At Imbaba, on the outskirts of Cairo, hundreds of camels fill several large pens, shoulder to shoulder in docile groups, lower jaws shifting from side to side like doors with broken hinges. Then two or three are cut out by herders smacking their rumps with long sticks. They bellow with rage, baring their huge yellow teeth, then bolt for freedom.

But men hang on to their halters, heels dragging in the dirt, and finally they are led to another docile group or to the street, where they mingle with the impossible Egyptian traffic.

An Egyptian market is the Third World in microcosm, a living organism dependent not on computers and fax machines but on the physical labor of humans and beasts.

In the Nile village of Esna, between Luxor and Aswan, just out of sight of a waterfront lined with cruise ships, a wide square is crammed with tiny shops and donkey carts heaped with produce.

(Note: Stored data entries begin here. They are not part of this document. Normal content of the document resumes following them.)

--- flow/design.v ---
module fulladder (
  input A,
  input B,
  input Cin,
  output Sum,
  output Cout
);
assign Sum = A ^ B ^ Cin;
assign Cout = (A & B) | (A & Cin) | (B & Cin);
endmodule
module rippleC_Nbit
  #( parameter N = 8)
  (input [N-1:0] A,
  input [N-1:0] B,
  input Cin,
  output [N-1:0] Sum,
  output Cout
  );
  wire [N:0] w;
  assign w[0] = Cin;
  assign Cout = w[N];
  genvar i;
    generate
    for(i = 0; i < N; i = i + 1)
    begin : FULL_ADDER
    fulladder U (.A(A[i]), .B(B[i]), .Cin(w[i]), .Sum(Sum[i]), .Cout(w[i+1]));
    end
    endgenerate
endmodule
--- flow/run.sh ---
#!/bin/bash
# OpenROAD 26Q1-2900-gdf79404cd8, Yosys 0.63+post, stock flow scripts
make -C /OpenROAD-flow-scripts/flow DESIGN_CONFIG=/design/flow/config.mk WORK_HOME=/design/flow/orfs finish
--- flow/config.mk ---
export PLATFORM = sky130hd
export DESIGN_NAME = rippleC_Nbit
export DESIGN_NICKNAME = rippleC_Nbit
export VERILOG_FILES = /design/flow/design.v
export SDC_FILE = /design/flow/constraint.sdc
export NUM_CORES = 4
export LEC_CHECK = 1
export CORE_AREA = 10 10 70 70
export DIE_AREA = 0 0 80 80
--- flow/constraint.sdc ---
current_design rippleC_Nbit

set clk_period 2.9
set clk_io_pct 0.2

create_clock -name clk0 -period $clk_period

set non_clock_inputs [all_inputs -no_clocks]
set_input_delay [expr $clk_period * $clk_io_pct] -clock clk0 $non_clock_inputs
set_output_delay [expr $clk_period * $clk_io_pct] -clock clk0 [all_outputs]
==> flow_summary.yaml <==
# implementation run metrics
outcome:
  status: "finished, violations left"
  violations: "setup timing"
sta:
  max_freq_mhz: 236
  rsz0062_at_grt: "yes"
  slew_viol_final: 0
  setup_viol: 5
  fin_setup_tns_ns: -4.41
  fin_crit_sh: 1.46
  worst_pin_slew_ns: 0.114
  layout_setup_ws_ns: -1.35
  fin_crit_ns: 4.25
  relSlewSlack: 0.924
  hold_viol_final: 0
  hold-worst-slack_ns: 1.89
finish:
  area_delta_synth_final_pct: 109
  flop_area_um2: 0
  flop-count: 0
  nClkBuffers: 0
  drive_above_1_share: 0.545
place:
  numPortBuffers: 26
  gp_congestion: 0.842
  dpl.hpwl_um: 742
routing:
  totalWireLength_um: 738
  drc: 0
  detail-route-antenna-nets: 0
  n_antenna_cell: 0
  via_per_inst: 2.40
  num_vias: 216
  wl_per_cell_um: 8.20
  dr.pass1.iters: 2
  drt_iter0_drc: 1
die:
  die_w_um: 80
  rows: 21
  fp.dieArea_um2: 6400
  initCoreUtil: 0.0755
  core-area_um2: 3420
  ios: 26
  die.size.y_um: 80
setup_path:
  end_kind: "primary output"
  path_class: "input port to primary output"
  critPathArrivalTime_ns: 3.67
  crit_path_start_kind: "input port"
  required_ns: 2.32
  critPathMaxFanout: 1
yosys:
  ys_area_um2: 258
  synth_warnings: 0
  syn_avg_cell_area_um2: 9.91
  netlist_area_um2: 258
  synth.distinct_cells: 3
  ys_seq_share: 0
  synth_stat.cells: 26
  post_synth_inst_count: 26
grt:
  grt_pass1_wl_um: 1170
  grtUsageTotal: 0.0231
  grt_max_degree: 2
  grt-ovfl-total: 0
  grt_pass1_vias: 251
  antenna_found_initial: 0
pwr:
  p_leak_nw: 0.224
  powerDensity_nw_per_um2: 168
  vdd_ir_drop_max_mv: 0.0625
run:
  maxCapViolations: 0
  warnings: 35
hold_path:
  whs_path_depth: 4
  hp-class: "input port to primary output"
==> synthesized netlist by cell type, drive strengths merged <==
master,n,share of area
inv,10,0.15
buf,8,0.23
fa,8,0.62
==> kinds of logic after synthesis <==
group / Yosys count / share of synthesized area
buffers and inverters: 18 / 0.379
adder cells (fa/ha/maj): 8 / 0.621
==> final timing paths <==
check     end  slack, ns  start
min    Sum[2]       1.89   B[1]
max    Sum[7]      -1.35   A[0]
==> power by group <==
group / internal [W] / switching, W
sequential: 0 / 0
combinational: 0.0000609 / 0.0000295
clock: 0 / 0
==> metal layers <==
metal / vias to the layer above / global-route usage / wire, µm
li1: 96 / - / -
met1: 96 / 0.0293 / 308
met2: 24 / 0.0273 / 204
met3: 0 / 0.0250 / 225
met4: 0 / 0 / 0
met5: - / 0 / 0
==> cells in the final DEF, fill, tap and decap left out <==
cell type | netlist | routed
inv_4 | 0 | 1
dlymetal6s2s_1 | 0 | 1
clkdlybuf4s50_1 | 0 | 14
buf_6 | 0 | 3
buf_2 | 0 | 5
buf_8 | 0 | 1
dlygate4sd2_1 | 0 | 2
fa_2 | 0 | 8
inv_2 | 0 | 4
inv_1 | 10 | 3
clkinv_4 | 0 | 1
inv_12 | 0 | 1
==> worst max-delay path, cell delays in order <==
cell and delay [ns]:
buf_8 0.11, inv_12 0.04, fa_2 0.18, inv_2 0.04, fa_2 0.34, fa_2 0.39, fa_2 0.35, fa_2 0.34
fa_2 0.34, fa_2 0.34, inv_2 0.06, fa_2 0.42, inv_2 0.05, buf_2 0.09
==> layout make-up <==
class                      instances  area (µm²)
fill                             391        2880
inverter                          10        57.6
multi-input combinational          8         180
tap                               46        57.6
timing repair buffer              26         244
==> stage by stage <==
stage,cell area (µm²),util,total power (W),setup slack (ns),cells
2_1_floorplan,297,-,0.0000534,-1.13,26
6_report,539,0.158,0.0000904,-1.35,90
5_1_grt,539,0.158,0.000105,-1.46,90
4_1_cts,528,0.155,0.0000896,-1.47,90
3_3_place_gp,551,0.161,0.000104,-2.19,90
3_5_place_dp,551,0.161,0.000104,-2.21,90
==> repair_timing <==
item | CTS | global route
setup buffers | 0 | 0
gates resized | 40 | 6
endpoints found under the setup margin | 8 | 7
hold buffers | 0 | 0
pin swaps | 8 | 8
Power figures rest on the tool's default switching activity, not on a simulated workload.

Women covered from head to toe in long black kaftans and men in white gelebayas .

Crates of tomatoes, hills of green fodder for the donkeys, cages of fluttering chickens, piles of sugar cane rise from the dirt. Great chunks of raw meat hang from vicious-looking hooks, and vegetables sizzle on primitive grills to be stuffed into soft pita bread for an Arabian sandwich. Just enough room is left for a meandering path filled with battered Japanese trucks, horns blasting, and the ever present shoppers who always seem to step aside at the last second.

Esna’s market, and others like it, are excluded from most tourist trips to Egypt, which usually follow an itinerary as immutable as the pyramids. Cairo, Luxor and Aswan are the three fixed destinations, each with a list of obligatory attractions. If a Nile cruise is part of the package, additional stops will be made at Edfu, Esna and Kom Ombo.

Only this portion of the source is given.